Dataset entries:

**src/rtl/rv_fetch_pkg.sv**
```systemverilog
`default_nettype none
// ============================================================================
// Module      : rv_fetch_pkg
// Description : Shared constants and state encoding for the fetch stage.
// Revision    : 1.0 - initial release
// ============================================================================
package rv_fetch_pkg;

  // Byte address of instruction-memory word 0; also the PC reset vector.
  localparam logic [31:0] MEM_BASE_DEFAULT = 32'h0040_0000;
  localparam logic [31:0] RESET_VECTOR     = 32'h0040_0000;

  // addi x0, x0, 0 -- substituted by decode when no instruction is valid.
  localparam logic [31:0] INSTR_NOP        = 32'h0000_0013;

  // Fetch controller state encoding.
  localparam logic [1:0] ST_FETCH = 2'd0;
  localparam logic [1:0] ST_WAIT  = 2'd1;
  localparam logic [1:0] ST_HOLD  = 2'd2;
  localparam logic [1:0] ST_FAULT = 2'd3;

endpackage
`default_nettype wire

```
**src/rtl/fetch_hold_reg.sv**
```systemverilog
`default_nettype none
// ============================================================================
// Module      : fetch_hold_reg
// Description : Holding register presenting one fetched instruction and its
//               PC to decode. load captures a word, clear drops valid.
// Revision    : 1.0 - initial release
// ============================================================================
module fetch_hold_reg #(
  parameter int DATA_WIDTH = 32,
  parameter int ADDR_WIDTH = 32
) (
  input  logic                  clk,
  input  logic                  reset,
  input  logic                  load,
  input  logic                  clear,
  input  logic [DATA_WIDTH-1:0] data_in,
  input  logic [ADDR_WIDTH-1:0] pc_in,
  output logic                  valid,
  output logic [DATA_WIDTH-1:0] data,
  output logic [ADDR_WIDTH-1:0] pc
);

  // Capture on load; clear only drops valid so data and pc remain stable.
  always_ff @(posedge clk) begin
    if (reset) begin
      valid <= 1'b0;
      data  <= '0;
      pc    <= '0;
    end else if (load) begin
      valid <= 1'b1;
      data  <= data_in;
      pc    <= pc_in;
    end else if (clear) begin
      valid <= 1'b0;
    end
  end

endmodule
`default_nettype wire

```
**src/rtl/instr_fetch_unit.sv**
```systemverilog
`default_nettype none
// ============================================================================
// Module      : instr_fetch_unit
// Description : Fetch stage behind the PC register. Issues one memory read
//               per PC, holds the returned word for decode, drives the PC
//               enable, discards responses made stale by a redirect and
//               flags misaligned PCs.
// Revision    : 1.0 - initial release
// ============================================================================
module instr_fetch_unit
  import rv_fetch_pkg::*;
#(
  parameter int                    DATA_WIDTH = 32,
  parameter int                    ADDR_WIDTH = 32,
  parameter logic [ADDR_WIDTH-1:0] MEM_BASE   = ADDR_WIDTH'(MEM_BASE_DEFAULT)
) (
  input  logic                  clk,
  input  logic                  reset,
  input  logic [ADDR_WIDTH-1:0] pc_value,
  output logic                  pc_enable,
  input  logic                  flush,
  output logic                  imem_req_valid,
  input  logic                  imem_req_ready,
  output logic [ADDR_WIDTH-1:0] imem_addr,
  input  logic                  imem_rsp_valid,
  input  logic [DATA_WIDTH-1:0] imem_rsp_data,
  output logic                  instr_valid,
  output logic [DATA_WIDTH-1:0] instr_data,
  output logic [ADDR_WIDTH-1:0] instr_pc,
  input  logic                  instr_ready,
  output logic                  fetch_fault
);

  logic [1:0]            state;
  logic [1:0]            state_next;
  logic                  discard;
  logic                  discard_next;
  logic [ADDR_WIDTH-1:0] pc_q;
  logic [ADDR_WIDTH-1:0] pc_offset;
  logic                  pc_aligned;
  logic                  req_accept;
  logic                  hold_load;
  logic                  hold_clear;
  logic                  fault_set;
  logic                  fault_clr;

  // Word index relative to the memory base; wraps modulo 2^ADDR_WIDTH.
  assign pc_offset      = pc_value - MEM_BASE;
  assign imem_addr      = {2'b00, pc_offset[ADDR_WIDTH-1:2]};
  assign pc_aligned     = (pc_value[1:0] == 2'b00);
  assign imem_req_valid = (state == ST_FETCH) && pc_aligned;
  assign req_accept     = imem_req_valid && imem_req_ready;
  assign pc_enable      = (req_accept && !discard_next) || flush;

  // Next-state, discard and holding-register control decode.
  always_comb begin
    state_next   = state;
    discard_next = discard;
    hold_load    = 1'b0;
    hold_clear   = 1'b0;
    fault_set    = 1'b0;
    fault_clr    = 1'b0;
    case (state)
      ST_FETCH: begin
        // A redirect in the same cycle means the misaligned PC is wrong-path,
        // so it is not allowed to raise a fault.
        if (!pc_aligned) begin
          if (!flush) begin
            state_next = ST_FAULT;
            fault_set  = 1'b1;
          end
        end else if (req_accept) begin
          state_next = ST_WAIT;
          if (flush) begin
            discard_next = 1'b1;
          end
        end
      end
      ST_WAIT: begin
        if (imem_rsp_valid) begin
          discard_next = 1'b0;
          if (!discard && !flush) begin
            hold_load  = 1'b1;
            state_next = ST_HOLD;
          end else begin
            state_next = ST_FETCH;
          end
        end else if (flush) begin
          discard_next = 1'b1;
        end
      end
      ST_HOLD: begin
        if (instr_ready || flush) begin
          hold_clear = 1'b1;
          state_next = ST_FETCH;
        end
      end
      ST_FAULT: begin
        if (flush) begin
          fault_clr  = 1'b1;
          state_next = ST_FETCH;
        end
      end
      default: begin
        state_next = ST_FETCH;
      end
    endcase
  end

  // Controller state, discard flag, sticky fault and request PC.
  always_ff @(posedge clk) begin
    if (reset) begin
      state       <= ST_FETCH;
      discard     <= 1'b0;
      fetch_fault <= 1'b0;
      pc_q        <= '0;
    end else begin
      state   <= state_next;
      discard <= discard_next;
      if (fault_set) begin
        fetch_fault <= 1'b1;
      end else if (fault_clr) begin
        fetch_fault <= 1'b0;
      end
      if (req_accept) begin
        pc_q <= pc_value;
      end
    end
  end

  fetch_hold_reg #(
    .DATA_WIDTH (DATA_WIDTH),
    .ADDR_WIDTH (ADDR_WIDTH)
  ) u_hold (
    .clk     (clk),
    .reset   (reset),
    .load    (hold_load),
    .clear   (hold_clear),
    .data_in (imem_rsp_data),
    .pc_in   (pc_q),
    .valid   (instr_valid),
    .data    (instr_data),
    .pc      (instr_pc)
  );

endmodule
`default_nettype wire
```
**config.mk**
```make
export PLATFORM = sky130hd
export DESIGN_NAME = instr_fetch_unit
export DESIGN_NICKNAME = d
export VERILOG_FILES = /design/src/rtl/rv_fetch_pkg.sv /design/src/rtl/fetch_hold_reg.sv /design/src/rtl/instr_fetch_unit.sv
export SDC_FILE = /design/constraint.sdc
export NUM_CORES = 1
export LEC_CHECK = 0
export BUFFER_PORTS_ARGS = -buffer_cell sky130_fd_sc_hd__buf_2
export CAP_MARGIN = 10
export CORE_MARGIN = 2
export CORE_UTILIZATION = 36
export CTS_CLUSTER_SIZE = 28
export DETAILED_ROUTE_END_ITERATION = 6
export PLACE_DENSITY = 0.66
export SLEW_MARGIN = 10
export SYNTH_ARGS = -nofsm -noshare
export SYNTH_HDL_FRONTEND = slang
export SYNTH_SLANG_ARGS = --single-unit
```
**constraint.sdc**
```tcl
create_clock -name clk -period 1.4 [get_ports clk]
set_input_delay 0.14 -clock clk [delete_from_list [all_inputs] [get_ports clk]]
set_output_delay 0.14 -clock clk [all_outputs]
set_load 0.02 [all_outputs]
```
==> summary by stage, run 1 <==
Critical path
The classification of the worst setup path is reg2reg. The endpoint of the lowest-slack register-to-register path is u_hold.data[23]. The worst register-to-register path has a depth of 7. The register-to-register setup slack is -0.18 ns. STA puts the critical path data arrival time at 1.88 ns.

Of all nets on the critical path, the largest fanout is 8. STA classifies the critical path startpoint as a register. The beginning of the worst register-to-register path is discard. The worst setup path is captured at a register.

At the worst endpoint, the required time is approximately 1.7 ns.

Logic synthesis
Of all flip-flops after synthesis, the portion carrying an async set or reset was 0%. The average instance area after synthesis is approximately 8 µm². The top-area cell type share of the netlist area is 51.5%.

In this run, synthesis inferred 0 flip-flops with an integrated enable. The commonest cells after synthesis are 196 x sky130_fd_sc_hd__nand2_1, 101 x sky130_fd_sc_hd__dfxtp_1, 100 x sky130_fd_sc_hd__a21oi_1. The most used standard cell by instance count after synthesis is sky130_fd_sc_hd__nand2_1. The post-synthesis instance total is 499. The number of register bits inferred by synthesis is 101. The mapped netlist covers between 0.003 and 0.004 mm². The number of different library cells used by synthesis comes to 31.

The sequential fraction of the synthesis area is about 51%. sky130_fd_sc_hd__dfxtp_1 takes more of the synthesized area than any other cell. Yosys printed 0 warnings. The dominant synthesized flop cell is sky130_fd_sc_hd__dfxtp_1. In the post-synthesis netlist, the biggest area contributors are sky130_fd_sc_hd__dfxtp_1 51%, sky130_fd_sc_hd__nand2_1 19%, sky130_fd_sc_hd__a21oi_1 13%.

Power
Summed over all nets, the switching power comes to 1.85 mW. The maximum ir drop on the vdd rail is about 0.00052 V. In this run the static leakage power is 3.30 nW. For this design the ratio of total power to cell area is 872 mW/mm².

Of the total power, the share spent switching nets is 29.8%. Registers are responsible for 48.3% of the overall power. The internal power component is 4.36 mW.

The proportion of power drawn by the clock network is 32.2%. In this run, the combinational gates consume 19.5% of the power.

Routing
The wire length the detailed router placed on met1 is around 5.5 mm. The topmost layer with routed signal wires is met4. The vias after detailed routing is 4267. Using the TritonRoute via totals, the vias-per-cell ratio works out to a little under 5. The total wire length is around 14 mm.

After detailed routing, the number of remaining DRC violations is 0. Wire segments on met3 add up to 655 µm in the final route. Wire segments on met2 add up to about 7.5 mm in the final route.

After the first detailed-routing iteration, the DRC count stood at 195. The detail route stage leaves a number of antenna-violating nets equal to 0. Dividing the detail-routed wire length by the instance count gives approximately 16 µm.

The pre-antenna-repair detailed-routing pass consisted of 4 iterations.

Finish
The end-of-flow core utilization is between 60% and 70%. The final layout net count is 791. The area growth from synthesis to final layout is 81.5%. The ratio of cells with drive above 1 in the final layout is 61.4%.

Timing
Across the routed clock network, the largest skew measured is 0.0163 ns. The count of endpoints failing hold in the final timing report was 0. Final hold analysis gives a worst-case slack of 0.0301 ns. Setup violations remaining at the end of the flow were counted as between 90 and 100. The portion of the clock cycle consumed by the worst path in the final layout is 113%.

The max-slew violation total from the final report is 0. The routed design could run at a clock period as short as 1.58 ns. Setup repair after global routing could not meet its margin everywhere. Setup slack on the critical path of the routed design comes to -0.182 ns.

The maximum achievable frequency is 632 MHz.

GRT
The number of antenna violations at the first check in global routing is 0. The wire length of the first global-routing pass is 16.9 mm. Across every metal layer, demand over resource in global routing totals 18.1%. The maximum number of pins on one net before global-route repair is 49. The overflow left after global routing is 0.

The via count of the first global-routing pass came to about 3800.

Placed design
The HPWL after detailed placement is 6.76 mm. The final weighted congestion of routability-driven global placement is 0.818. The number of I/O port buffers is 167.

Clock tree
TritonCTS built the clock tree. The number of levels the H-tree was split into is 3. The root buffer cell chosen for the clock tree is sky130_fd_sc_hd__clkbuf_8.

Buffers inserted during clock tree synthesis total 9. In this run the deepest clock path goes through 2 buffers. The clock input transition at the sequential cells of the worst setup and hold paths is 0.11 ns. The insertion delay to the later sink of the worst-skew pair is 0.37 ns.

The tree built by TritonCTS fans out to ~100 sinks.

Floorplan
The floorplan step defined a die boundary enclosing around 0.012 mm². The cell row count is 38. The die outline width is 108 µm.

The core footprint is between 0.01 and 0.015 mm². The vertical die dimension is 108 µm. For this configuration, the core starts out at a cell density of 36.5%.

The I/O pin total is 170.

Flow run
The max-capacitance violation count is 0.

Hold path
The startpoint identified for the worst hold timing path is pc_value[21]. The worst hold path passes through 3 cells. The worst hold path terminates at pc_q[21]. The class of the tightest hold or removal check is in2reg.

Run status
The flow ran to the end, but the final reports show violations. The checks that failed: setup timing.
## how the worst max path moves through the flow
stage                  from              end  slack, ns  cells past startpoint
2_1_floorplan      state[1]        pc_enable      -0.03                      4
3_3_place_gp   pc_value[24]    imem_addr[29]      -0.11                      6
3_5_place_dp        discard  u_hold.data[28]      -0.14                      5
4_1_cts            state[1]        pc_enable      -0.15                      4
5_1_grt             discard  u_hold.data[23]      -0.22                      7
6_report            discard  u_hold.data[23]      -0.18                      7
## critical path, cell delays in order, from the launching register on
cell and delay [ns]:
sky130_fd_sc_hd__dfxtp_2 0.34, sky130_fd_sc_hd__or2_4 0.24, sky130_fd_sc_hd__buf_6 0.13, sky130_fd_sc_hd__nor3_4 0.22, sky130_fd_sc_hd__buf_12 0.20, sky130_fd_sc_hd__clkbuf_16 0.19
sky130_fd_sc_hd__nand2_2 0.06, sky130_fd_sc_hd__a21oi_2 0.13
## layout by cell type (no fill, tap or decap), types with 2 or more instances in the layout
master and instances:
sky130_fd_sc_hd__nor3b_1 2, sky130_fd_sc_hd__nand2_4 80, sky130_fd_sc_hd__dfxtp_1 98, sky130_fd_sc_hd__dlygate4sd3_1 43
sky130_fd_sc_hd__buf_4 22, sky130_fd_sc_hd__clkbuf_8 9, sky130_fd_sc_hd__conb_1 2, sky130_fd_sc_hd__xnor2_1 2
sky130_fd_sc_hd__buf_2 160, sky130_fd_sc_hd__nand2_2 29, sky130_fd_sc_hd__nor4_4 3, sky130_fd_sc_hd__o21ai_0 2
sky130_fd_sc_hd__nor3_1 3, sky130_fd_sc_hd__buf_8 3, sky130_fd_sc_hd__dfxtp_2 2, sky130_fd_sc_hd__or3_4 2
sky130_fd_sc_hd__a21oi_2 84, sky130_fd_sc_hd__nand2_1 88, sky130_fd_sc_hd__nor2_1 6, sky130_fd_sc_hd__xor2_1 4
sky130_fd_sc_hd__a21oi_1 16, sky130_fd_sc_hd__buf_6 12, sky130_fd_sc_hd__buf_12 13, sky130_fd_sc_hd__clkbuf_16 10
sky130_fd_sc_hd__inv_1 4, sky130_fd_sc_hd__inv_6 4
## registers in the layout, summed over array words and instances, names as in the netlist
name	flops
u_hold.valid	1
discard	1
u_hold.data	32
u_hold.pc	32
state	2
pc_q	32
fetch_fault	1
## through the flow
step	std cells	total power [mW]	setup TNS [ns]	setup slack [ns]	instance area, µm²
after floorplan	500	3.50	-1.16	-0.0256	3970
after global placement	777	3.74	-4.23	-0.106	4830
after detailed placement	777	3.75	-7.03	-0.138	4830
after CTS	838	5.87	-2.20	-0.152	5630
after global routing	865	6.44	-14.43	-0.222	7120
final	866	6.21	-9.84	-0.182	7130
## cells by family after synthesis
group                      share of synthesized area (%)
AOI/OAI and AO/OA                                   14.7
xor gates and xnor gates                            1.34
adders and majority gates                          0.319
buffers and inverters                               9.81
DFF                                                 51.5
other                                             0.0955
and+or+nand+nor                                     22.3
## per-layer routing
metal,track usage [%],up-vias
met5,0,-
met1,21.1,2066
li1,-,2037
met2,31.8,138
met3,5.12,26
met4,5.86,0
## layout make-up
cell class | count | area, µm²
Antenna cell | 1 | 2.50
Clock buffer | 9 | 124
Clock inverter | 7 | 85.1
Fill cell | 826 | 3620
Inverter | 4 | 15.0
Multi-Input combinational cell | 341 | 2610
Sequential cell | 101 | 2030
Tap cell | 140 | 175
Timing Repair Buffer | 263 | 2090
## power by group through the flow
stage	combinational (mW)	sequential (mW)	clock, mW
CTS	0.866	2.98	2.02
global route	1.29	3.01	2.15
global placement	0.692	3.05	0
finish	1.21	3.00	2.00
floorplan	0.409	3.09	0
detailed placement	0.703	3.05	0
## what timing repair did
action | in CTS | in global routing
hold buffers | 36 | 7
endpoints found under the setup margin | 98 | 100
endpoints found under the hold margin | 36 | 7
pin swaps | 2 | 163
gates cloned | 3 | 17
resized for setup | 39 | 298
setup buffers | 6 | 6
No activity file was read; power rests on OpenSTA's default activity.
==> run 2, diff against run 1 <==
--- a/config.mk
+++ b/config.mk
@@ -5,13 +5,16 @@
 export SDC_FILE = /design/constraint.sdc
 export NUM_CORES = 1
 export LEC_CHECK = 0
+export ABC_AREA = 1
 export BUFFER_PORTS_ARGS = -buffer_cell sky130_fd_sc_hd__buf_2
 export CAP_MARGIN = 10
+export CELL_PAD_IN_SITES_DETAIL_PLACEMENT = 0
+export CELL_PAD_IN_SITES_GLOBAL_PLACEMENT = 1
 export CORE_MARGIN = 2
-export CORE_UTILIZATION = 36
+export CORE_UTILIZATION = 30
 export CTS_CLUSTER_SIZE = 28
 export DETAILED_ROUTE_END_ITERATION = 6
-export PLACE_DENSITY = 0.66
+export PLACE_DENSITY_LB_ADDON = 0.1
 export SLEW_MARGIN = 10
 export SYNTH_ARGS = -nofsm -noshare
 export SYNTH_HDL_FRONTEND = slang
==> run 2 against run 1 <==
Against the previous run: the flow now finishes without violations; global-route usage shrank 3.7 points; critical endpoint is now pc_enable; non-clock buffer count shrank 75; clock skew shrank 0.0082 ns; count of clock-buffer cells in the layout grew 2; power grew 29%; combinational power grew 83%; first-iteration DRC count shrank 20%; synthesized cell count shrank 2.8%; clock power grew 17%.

__Task to carry out__. Where a line of the data includes the string "network", list that line.

__Response to this task__.
The proportion of power drawn by the clock network is 32.2%. In this run, the combinational gates consume 19.5% of the power.
Across the routed clock network, the largest skew measured is 0.0163 ns. The count of endpoints failing hold in the final timing report was 0. Final hold analysis gives a worst-case slack of 0.0301 ns. Setup violations remaining at the end of the flow were counted as between 90 and 100. The portion of the clock cycle consumed by the worst path in the final layout is 113%.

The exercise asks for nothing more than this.